The following week a local church pastor was ending his sermon about the shed blood of Jesus Christ and what it means. He gave an invitation for anyone in the assembly to give a testimony about what Christ had done for them. Way at the back, the elderly single woman slowly stood to her feet. She recounted what I have already mentioned and added that when she closed the door on the little boy with the big smile, she read the little pamphlet. As she read, the eyes of her heart were opened to her true state and what God wanted to do for her, if she would but ask Him for His help. With no religious background, she had come to the church address stamped on the back of the pamphlet to say thank you for the hope her heart had finally found in the promises explained in the words she had read.

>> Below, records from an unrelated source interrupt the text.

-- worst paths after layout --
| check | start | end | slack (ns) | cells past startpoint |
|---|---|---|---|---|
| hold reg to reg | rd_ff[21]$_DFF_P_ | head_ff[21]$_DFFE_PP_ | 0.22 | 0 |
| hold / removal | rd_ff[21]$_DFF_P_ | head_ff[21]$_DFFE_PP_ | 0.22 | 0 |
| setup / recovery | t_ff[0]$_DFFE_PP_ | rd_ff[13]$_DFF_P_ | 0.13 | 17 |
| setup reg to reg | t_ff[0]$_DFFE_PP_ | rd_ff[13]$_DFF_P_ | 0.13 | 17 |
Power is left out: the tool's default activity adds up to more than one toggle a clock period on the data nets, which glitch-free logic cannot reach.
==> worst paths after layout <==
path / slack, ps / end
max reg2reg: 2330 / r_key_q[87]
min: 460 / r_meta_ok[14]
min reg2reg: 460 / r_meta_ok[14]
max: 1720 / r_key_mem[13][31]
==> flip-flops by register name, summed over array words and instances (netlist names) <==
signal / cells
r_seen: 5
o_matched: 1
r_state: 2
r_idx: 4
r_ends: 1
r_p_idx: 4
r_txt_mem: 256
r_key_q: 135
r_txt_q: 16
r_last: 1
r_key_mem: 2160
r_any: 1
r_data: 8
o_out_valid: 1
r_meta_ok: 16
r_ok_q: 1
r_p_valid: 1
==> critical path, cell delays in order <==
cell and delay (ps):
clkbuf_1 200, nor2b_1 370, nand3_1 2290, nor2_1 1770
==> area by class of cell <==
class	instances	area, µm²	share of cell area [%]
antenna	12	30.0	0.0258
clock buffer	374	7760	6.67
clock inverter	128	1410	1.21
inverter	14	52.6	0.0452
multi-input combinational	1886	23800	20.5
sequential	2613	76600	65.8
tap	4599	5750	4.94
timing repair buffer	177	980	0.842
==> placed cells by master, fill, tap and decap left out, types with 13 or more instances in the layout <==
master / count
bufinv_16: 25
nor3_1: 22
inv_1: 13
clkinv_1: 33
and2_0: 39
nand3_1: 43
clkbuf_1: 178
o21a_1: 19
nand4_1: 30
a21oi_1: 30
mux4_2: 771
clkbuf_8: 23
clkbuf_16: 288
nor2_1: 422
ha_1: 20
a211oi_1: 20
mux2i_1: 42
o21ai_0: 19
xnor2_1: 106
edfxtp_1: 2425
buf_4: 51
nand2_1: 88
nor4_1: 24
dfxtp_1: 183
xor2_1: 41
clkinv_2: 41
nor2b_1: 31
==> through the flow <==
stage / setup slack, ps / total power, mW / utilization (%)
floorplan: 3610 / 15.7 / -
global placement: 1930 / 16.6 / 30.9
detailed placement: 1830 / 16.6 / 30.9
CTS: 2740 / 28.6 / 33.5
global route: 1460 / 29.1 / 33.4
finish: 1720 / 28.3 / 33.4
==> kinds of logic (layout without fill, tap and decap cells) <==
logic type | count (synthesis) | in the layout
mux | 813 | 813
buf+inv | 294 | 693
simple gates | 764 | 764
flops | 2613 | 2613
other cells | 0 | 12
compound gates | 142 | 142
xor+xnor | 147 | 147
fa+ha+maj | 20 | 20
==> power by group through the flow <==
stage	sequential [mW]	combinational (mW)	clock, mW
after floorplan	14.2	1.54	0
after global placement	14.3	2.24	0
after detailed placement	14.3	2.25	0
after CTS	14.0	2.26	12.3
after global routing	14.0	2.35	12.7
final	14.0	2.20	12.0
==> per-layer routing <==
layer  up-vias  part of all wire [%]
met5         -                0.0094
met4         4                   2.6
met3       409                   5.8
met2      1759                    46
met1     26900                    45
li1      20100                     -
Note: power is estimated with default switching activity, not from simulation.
--- src/hw/rtl/mdq_pkg.sv ---
// Shared types, constants and the step period table of the mouse quadrature converter.
package mdq_pkg;

  localparam int unsigned DPI_DIVISOR_DEF = 2;
  localparam int unsigned DIST_BITS_DEF   = 10;

  localparam int unsigned DELTA_W   = 8;
  localparam int unsigned BTN_W     = 3;
  localparam int unsigned PERIOD_W  = 8;
  localparam int unsigned LIMIT_W   = 10;
  localparam int unsigned CFG_IDX_W = 2;
  localparam int unsigned LUT_IDX_W = 7;
  localparam int unsigned LUT_MAX   = 127;

  localparam logic [PERIOD_W-1:0] RATE_FLOOR_RST = 8'd1;
  localparam logic [LIMIT_W-1:0]  DIST_LIMIT_RST = 10'd127;
  localparam logic [PERIOD_W-1:0] RELOAD_RST     = 8'd255;

  typedef enum logic [CFG_IDX_W-1:0] {
    REG_DPI_DIV_EN    = 2'd0,
    REG_RATE_LIMIT_EN = 2'd1,
    REG_RATE_FLOOR    = 2'd2,
    REG_DIST_LIMIT    = 2'd3
  } mdq_reg_e;

  typedef enum logic {
    OP_REPORT = 1'b0,
    OP_TICK   = 1'b1
  } mdq_op_e;

  typedef enum logic [1:0] {
    ST_IDLE,
    ST_EXEC,
    ST_PUSH
  } mdq_state_e;

  typedef enum logic [1:0] {
    PH_0 = 2'd0,
    PH_1 = 2'd1,
    PH_2 = 2'd2,
    PH_3 = 2'd3
  } mdq_phase_e;

  typedef struct packed {
    logic                dpi_div_en;
    logic                rate_limit_en;
    logic [PERIOD_W-1:0] rate_floor;
    logic [LIMIT_W-1:0]  dist_limit;
  } mdq_cfg_t;

  typedef struct packed {
    logic capture;
    logic exec;
    logic load_out;
  } mdq_cmd_t;

  typedef struct packed {
    mdq_op_e                   cmd;
    logic signed [DELTA_W-1:0] dx;
    logic signed [DELTA_W-1:0] dy;
    logic [BTN_W-1:0]          buttons;
  } mdq_item_t;

  typedef struct packed {
    logic x_a;
    logic x_b;
    logic y_a;
    logic y_b;
    logic left;
    logic right;
    logic middle;
  } mdq_pins_t;

  function automatic logic [PERIOD_W-1:0] mdq_period_lut(logic [LUT_IDX_W-1:0] t);
    logic [PERIOD_W-1:0] p;
    case (t) inside
      7'd0:            p = 8'd255;
      7'd1:            p = 8'd155;
      7'd2:            p = 8'd77;
      7'd3:            p = 8'd51;
      7'd4:            p = 8'd38;
      7'd5:            p = 8'd30;
      7'd6:            p = 8'd25;
      7'd7:            p = 8'd21;
      7'd8:            p = 8'd18;
      7'd9:            p = 8'd16;
      7'd10:           p = 8'd14;
      7'd11:           p = 8'd13;
      7'd12:           p = 8'd12;
      7'd13:           p = 8'd11;
      7'd14:           p = 8'd10;
      7'd15:           p = 8'd9;
      [7'd16:7'd17]:   p = 8'd8;
      [7'd18:7'd19]:   p = 8'd7;
      [7'd20:7'd22]:   p = 8'd6;
      [7'd23:7'd26]:   p = 8'd5;
      [7'd27:7'd31]:   p = 8'd4;
      [7'd32:7'd39]:   p = 8'd3;
      [7'd40:7'd52]:   p = 8'd2;
      [7'd53:7'd78]:   p = 8'd1;
      default:         p = 8'd0;
    endcase
    return p;
  endfunction

endpackage

--- src/hw/rtl/mdq_if.sv ---
// Valid/ready channel interfaces for input items and result pin levels.
interface mdq_item_if import mdq_pkg::*; ();
  logic                      valid;
  logic                      ready;
  mdq_op_e                   cmd;
  logic signed [DELTA_W-1:0] dx;
  logic signed [DELTA_W-1:0] dy;
  logic [BTN_W-1:0]          buttons;

  modport source (output valid, cmd, dx, dy, buttons, input ready);
  modport sink   (input valid, cmd, dx, dy, buttons, output ready);
endinterface

interface mdq_result_if;
  logic valid;
  logic ready;
  logic x_a_pin;
  logic x_b_pin;
  logic y_a_pin;
  logic y_b_pin;
  logic left_pin;
  logic right_pin;
  logic middle_pin;

  modport source (output valid, x_a_pin, x_b_pin, y_a_pin, y_b_pin, left_pin, right_pin,
                  middle_pin, input ready);
  modport sink   (input valid, x_a_pin, x_b_pin, y_a_pin, y_b_pin, left_pin, right_pin,
                  middle_pin, output ready);
endinterface

--- src/hw/rtl/mouse_delta_to_quadrature_core.sv ---
// Top level of the mouse report to quadrature and button line converter.
//
//   channel   | dir | handshake          | payload
//   ----------+-----+--------------------+----------------------------------------
//   item_i    | in  | valid/ready        | cmd, dx, dy, buttons
//   result_o  | out | valid/ready        | x_a/x_b/y_a/y_b pins, button pins
//   cfg       | in  | cfg_we_i, no stall | cfg_idx_i, cfg_wdata_i
//
// Each transaction is captured into the item register, executes both axis lanes,
// then loads the output register; the next item is captured as the output loads.
// Reset is asynchronous and clears control, configuration and axis state; the
// item and output registers load before they are used.
// One more transaction is accepted while a result waits; the block then holds.
module mouse_delta_to_quadrature_core import mdq_pkg::*; #(
  parameter int unsigned DPI_DIVISOR   = DPI_DIVISOR_DEF,
  parameter int unsigned DISTANCE_BITS = DIST_BITS_DEF
) (
  input  logic                 clk_i,
  input  logic                 rst_ni,
  mdq_item_if.sink             item_i,
  mdq_result_if.source         result_o,
  input  logic                 cfg_we_i,
  input  logic [CFG_IDX_W-1:0] cfg_idx_i,
  input  logic [LIMIT_W-1:0]   cfg_wdata_i
);

  mdq_cmd_t  cmd;
  mdq_item_t item;
  mdq_pins_t pins;

  assign item.cmd     = item_i.cmd;
  assign item.dx      = item_i.dx;
  assign item.dy      = item_i.dy;
  assign item.buttons = item_i.buttons;

  mdq_ctrl u_ctrl (
    .clk_i,
    .rst_ni,
    .in_valid_i (item_i.valid),
    .in_ready_o (item_i.ready),
    .out_valid_o(result_o.valid),
    .out_ready_i(result_o.ready),
    .cmd_o      (cmd)
  );

  mdq_datapath #(
    .DPI_DIVISOR  (DPI_DIVISOR),
    .DISTANCE_BITS(DISTANCE_BITS)
  ) u_datapath (
    .clk_i,
    .rst_ni,
    .cmd_i      (cmd),
    .item_i     (item),
    .cfg_we_i,
    .cfg_idx_i,
    .cfg_wdata_i,
    .pins_o     (pins)
  );

  assign result_o.x_a_pin    = pins.x_a;
  assign result_o.x_b_pin    = pins.x_b;
  assign result_o.y_a_pin    = pins.y_a;
  assign result_o.y_b_pin    = pins.y_b;
  assign result_o.left_pin   = pins.left;
  assign result_o.right_pin  = pins.right;
  assign result_o.middle_pin = pins.middle;

endmodule
$ cat src/hdl/m4inv_pkg.sv
// Shared types, constants and saturating arithmetic for the 4x4 matrix inverse.
// Holds the adjugate microprogram that the back end steps through.
// No dependencies.
package m4inv_pkg;

  localparam int FracBits  = 16;
  localparam int RecipBits = 63 - FracBits;
  localparam int NumElems  = 16;
  localparam int ElemW     = 32;
  localparam int ValW      = 64;
  localparam int RfDepth   = 46;
  localparam int RfAw      = 6;
  localparam int ProgLen   = 79;
  localparam int PcW       = 7;
  localparam int AdjBase   = 30;
  localparam int DetAddr   = 29;

  typedef logic [NumElems-1:0][ElemW-1:0] matrix_t;
  typedef logic signed [ValW-1:0] val_t;

  localparam val_t MaxVal = {1'b0, {(ValW-1){1'b1}}};
  localparam val_t MinVal = {1'b1, {(ValW-1){1'b0}}};

  typedef enum logic [1:0] {
    OP_LD,
    OP_MAC,
    OP_MSC,
    OP_ADDR
  } op_e;

  typedef struct packed {
    op_e             op;
    logic [RfAw-1:0] ra;
    logic [RfAw-1:0] rb;
    logic            st;
    logic            ng;
    logic [RfAw-1:0] dst;
  } instr_t;

  typedef enum logic [3:0] {
    B_IDLE,
    B_FILL,
    B_RD,
    B_OPS,
    B_MUL,
    B_WB,
    B_DSET,
    B_DIV,
    B_ORD,
    B_OST,
    B_OMUL,
    B_OUT
  } back_state_e;

  typedef enum logic [1:0] {
    M_IDLE,
    M_PROD,
    M_RND,
    M_SAT
  } mul_state_e;

  typedef struct packed {
    logic            start;
    logic [ValW-1:0] a;
    logic [ValW-1:0] b;
    logic            neg;
    logic            long_shift;
  } mul_req_t;

  typedef struct packed {
    logic done;
    val_t res;
  } mul_rsp_t;

  typedef struct packed {
    logic    push;
    matrix_t data;
  } q_push_t;

  function automatic val_t sadd(val_t a, val_t b);
    logic [ValW:0] s;
    s = {a[ValW-1], a} + {b[ValW-1], b};
    if (s[ValW] != s[ValW-1]) begin
      return s[ValW] ? MinVal : MaxVal;
    end
    return s[ValW-1:0];
  endfunction

  function automatic val_t sneg(val_t a);
    if (a == MinVal) begin
      return MaxVal;
    end
    return ~a + val_t'(1);
  endfunction

  function automatic val_t ssub(val_t a, val_t b);
    return sadd(a, sneg(b));
  endfunction

  function automatic logic [ValW-1:0] mag(val_t a);
    return a[ValW-1] ? (~a + 64'd1) : a;
  endfunction

  function automatic logic [ElemW-1:0] sat32(val_t a);
    if (a[ValW-1:ElemW-1] != {(ValW-ElemW+1){a[ValW-1]}}) begin
      return a[ValW-1] ? {1'b1, {(ElemW-1){1'b0}}} : {1'b0, {(ElemW-1){1'b1}}};
    end
    return a[ElemW-1:0];
  endfunction

  function automatic instr_t ins(op_e op, logic [RfAw-1:0] ra, logic [RfAw-1:0] rb,
                                 logic st, logic ng, logic [RfAw-1:0] dst);
    instr_t r;
    r.op  = op;
    r.ra  = ra;
    r.rb  = rb;
    r.st  = st;
    r.ng  = ng;
    r.dst = dst;
    return r;
  endfunction

  // Scratch map: elements 0..15 (row*4+col), s 16..18, t 19..21, u 22..24,
  // v 25..27, dot(t,u) 28, det 29, adjugate 30..45 row-major.
  function automatic instr_t prog(logic [PcW-1:0] pc);
    instr_t p;
    case (pc)
      7'd0:  p = ins(OP_LD,   6'd4,  6'd9,  1'b0, 1'b0, 6'd0);
      7'd1:  p = ins(OP_MSC,  6'd8,  6'd5,  1'b1, 1'b0, 6'd16);
      7'd2:  p = ins(OP_LD,   6'd8,  6'd1,  1'b0, 1'b0, 6'd0);
      7'd3:  p = ins(OP_MSC,  6'd0,  6'd9,  1'b1, 1'b0, 6'd17);
      7'd4:  p = ins(OP_LD,   6'd0,  6'd5,  1'b0, 1'b0, 6'd0);
      7'd5:  p = ins(OP_MSC,  6'd4,  6'd1,  1'b1, 1'b0, 6'd18);
      7'd6:  p = ins(OP_LD,   6'd6,  6'd11, 1'b0, 1'b0, 6'd0);
      7'd7:  p = ins(OP_MSC,  6'd10, 6'd7,  1'b1, 1'b0, 6'd19);
      7'd8:  p = ins(OP_LD,   6'd10, 6'd3,  1'b0, 1'b0, 6'd0);
      7'd9:  p = ins(OP_MSC,  6'd2,  6'd11, 1'b1, 1'b0, 6'd20);
      7'd10: p = ins(OP_LD,   6'd2,  6'd7,  1'b0, 1'b0, 6'd0);
      7'd11: p = ins(OP_MSC,  6'd6,  6'd3,  1'b1, 1'b0, 6'd21);
      7'd12: p = ins(OP_LD,   6'd0,  6'd13, 1'b0, 1'b0, 6'd0);
      7'd13: p = ins(OP_MSC,  6'd1,  6'd12, 1'b1, 1'b0, 6'd22);
      7'd14: p = ins(OP_LD,   6'd4,  6'd13, 1'b0, 1'b0, 6'd0);
      7'd15: p = ins(OP_MSC,  6'd5,  6'd12, 1'b1, 1'b0, 6'd23);
      7'd16: p = ins(OP_LD,   6'd8,  6'd13, 1'b0, 1'b0, 6'd0);
      7'd17: p = ins(OP_MSC,  6'd9,  6'd12, 1'b1, 1'b0, 6'd24);
      7'd18: p = ins(OP_LD,   6'd2,  6'd15, 1'b0, 1'b0, 6'd0);
      7'd19: p = ins(OP_MSC,  6'd3,  6'd14, 1'b1, 1'b0, 6'd25);
      7'd20: p = ins(OP_LD,   6'd6,  6'd15, 1'b0, 1'b0, 6'd0);
      7'd21: p = ins(OP_MSC,  6'd7,  6'd14, 1'b1, 1'b0, 6'd26);
      7'd22: p = ins(OP_LD,   6'd10, 6'd15, 1'b0, 1'b0, 6'd0);
      7'd23: p = ins(OP_MSC,  6'd11, 6'd14, 1'b1, 1'b0, 6'd27);
      7'd24: p = ins(OP_LD,   6'd19, 6'd22, 1'b0, 1'b0, 6'd0);
      7'd25: p = ins(OP_MAC,  6'd20, 6'd23, 1'b0, 1'b0, 6'd0);
      7'd26: p = ins(OP_MAC,  6'd21, 6'd24, 1'b1, 1'b0, 6'd28);
      7'd27: p = ins(OP_LD,   6'd16, 6'd25, 1'b0, 1'b0, 6'd0);
      7'd28: p = ins(OP_MAC,  6'd17, 6'd26, 1'b0, 1'b0, 6'd0);
      7'd29: p = ins(OP_MAC,  6'd18, 6'd27, 1'b0, 1'b0, 6'd0);
      7'd30: p = ins(OP_ADDR, 6'd0,  6'd28, 1'b1, 1'b0, 6'd29);
      7'd31: p = ins(OP_LD,   6'd5,  6'd27, 1'b0, 1'b0, 6'd0);
      7'd32: p = ins(OP_MSC,  6'd9,  6'd26, 1'b0, 1'b0, 6'd0);
      7'd33: p = ins(OP_MAC,  6'd19, 6'd13, 1'b1, 1'b0, 6'd30);
      7'd34: p = ins(OP_LD,   6'd9,  6'd25, 1'b0, 1'b0, 6'd0);
      7'd35: p = ins(OP_MSC,  6'd1,  6'd27, 1'b0, 1'b0, 6'd0);
      7'd36: p = ins(OP_MAC,  6'd20, 6'd13, 1'b1, 1'b0, 6'd31);
      7'd37: p = ins(OP_LD,   6'd1,  6'd26, 1'b0, 1'b0, 6'd0);
      7'd38: p = ins(OP_MSC,  6'd5,  6'd25, 1'b0, 1'b0, 6'd0);
      7'd39: p = ins(OP_MAC,  6'd21, 6'd13, 1'b1, 1'b0, 6'd32);
      7'd40: p = ins(OP_LD,   6'd1,  6'd19, 1'b0, 1'b0, 6'd0);
      7'd41: p = ins(OP_MAC,  6'd5,  6'd20, 1'b0, 1'b0, 6'd0);
      7'd42: p = ins(OP_MAC,  6'd9,  6'd21, 1'b1, 1'b1, 6'd33);
      7'd43: p = ins(OP_LD,   6'd26, 6'd8,  1'b0, 1'b0, 6'd0);
      7'd44: p = ins(OP_MSC,  6'd27, 6'd4,  1'b0, 1'b0, 6'd0);
      7'd45: p = ins(OP_MSC,  6'd19, 6'd12, 1'b1, 1'b0, 6'd34);
      7'd46: p = ins(OP_LD,   6'd27, 6'd0,  1'b0, 1'b0, 6'd0);
      7'd47: p = ins(OP_MSC,  6'd25, 6'd8,  1'b0, 1'b0, 6'd0);
      7'd48: p = ins(OP_MSC,  6'd20, 6'd12, 1'b1, 1'b0, 6'd35);
      7'd49: p = ins(OP_LD,   6'd25, 6'd4,  1'b0, 1'b0, 6'd0);
      7'd50: p = ins(OP_MSC,  6'd26, 6'd0,  1'b0, 1'b0, 6'd0);
      7'd51: p = ins(OP_MSC,  6'd21, 6'd12, 1'b1, 1'b0, 6'd36);
      7'd52: p = ins(OP_LD,   6'd0,  6'd19, 1'b0, 1'b0, 6'd0);
      7'd53: p = ins(OP_MAC,  6'd4,  6'd20, 1'b0, 1'b0, 6'd0);
      7'd54: p = ins(OP_MAC,  6'd8,  6'd21, 1'b1, 1'b0, 6'd37);
      7'd55: p = ins(OP_LD,   6'd7,  6'd24, 1'b0, 1'b0, 6'd0);
      7'd56: p = ins(OP_MSC,  6'd11, 6'd23, 1'b0, 1'b0, 6'd0);
      7'd57: p = ins(OP_MAC,  6'd16, 6'd15, 1'b1, 1'b0, 6'd38);
      7'd58: p = ins(OP_LD,   6'd11, 6'd22, 1'b0, 1'b0, 6'd0);
      7'd59: p = ins(OP_MSC,  6'd3,  6'd24, 1'b0, 1'b0, 6'd0);
      7'd60: p = ins(OP_MAC,  6'd17, 6'd15, 1'b1, 1'b0, 6'd39);
      7'd61: p = ins(OP_LD,   6'd3,  6'd23, 1'b0, 1'b0, 6'd0);
      7'd62: p = ins(OP_MSC,  6'd7,  6'd22, 1'b0, 1'b0, 6'd0);
      7'd63: p = ins(OP_MAC,  6'd18, 6'd15, 1'b1, 1'b0, 6'd40);
      7'd64: p = ins(OP_LD,   6'd3,  6'd16, 1'b0, 1'b0, 6'd0);
      7'd65: p = ins(OP_MAC,  6'd7,  6'd17, 1'b0, 1'b0, 6'd0);
      7'd66: p = ins(OP_MAC,  6'd11, 6'd18, 1'b1, 1'b1, 6'd41);
      7'd67: p = ins(OP_LD,   6'd23, 6'd10, 1'b0, 1'b0, 6'd0);
      7'd68: p = ins(OP_MSC,  6'd24, 6'd6,  1'b0, 1'b0, 6'd0);
      7'd69: p = ins(OP_MSC,  6'd16, 6'd14, 1'b1, 1'b0, 6'd42);
      7'd70: p = ins(OP_LD,   6'd24, 6'd2,  1'b0, 1'b0, 6'd0);
      7'd71: p = ins(OP_MSC,  6'd22, 6'd10, 1'b0, 1'b0, 6'd0);
      7'd72: p = ins(OP_MSC,  6'd17, 6'd14, 1'b1, 1'b0, 6'd43);
      7'd73: p = ins(OP_LD,   6'd22, 6'd6,  1'b0, 1'b0, 6'd0);
      7'd74: p = ins(OP_MSC,  6'd23, 6'd2,  1'b0, 1'b0, 6'd0);
      7'd75: p = ins(OP_MSC,  6'd18, 6'd14, 1'b1, 1'b0, 6'd44);
      7'd76: p = ins(OP_LD,   6'd2,  6'd16, 1'b0, 1'b0, 6'd0);
      7'd77: p = ins(OP_MAC,  6'd6,  6'd17, 1'b0, 1'b0, 6'd0);
      7'd78: p = ins(OP_MAC,  6'd10, 6'd18, 1'b1, 1'b0, 6'd45);
      default: p = ins(OP_LD, 6'd0, 6'd0, 1'b0, 1'b0, 6'd0);
    endcase
    return p;
  endfunction

endpackage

From the very beginning of the world’s history – the problem of a dirty conscience is as old as Adam and Eve.  As soon as they did what they had been told not to, their conscience was dirty. Whether you go to the Old Testament or to the thousands of worldwide indigenous people groups, conscience was and is an issue. None of us want to acknowledge our willful missteps. When we do step out of line, our natural tendency is to hide it and pretend it never happened. This is like one of life’s proverbs – we can run, but we can’t hide. Enviably, even if we are the only ones to know – whatever we’ve done or not done eats away at us until we do something irresponsible.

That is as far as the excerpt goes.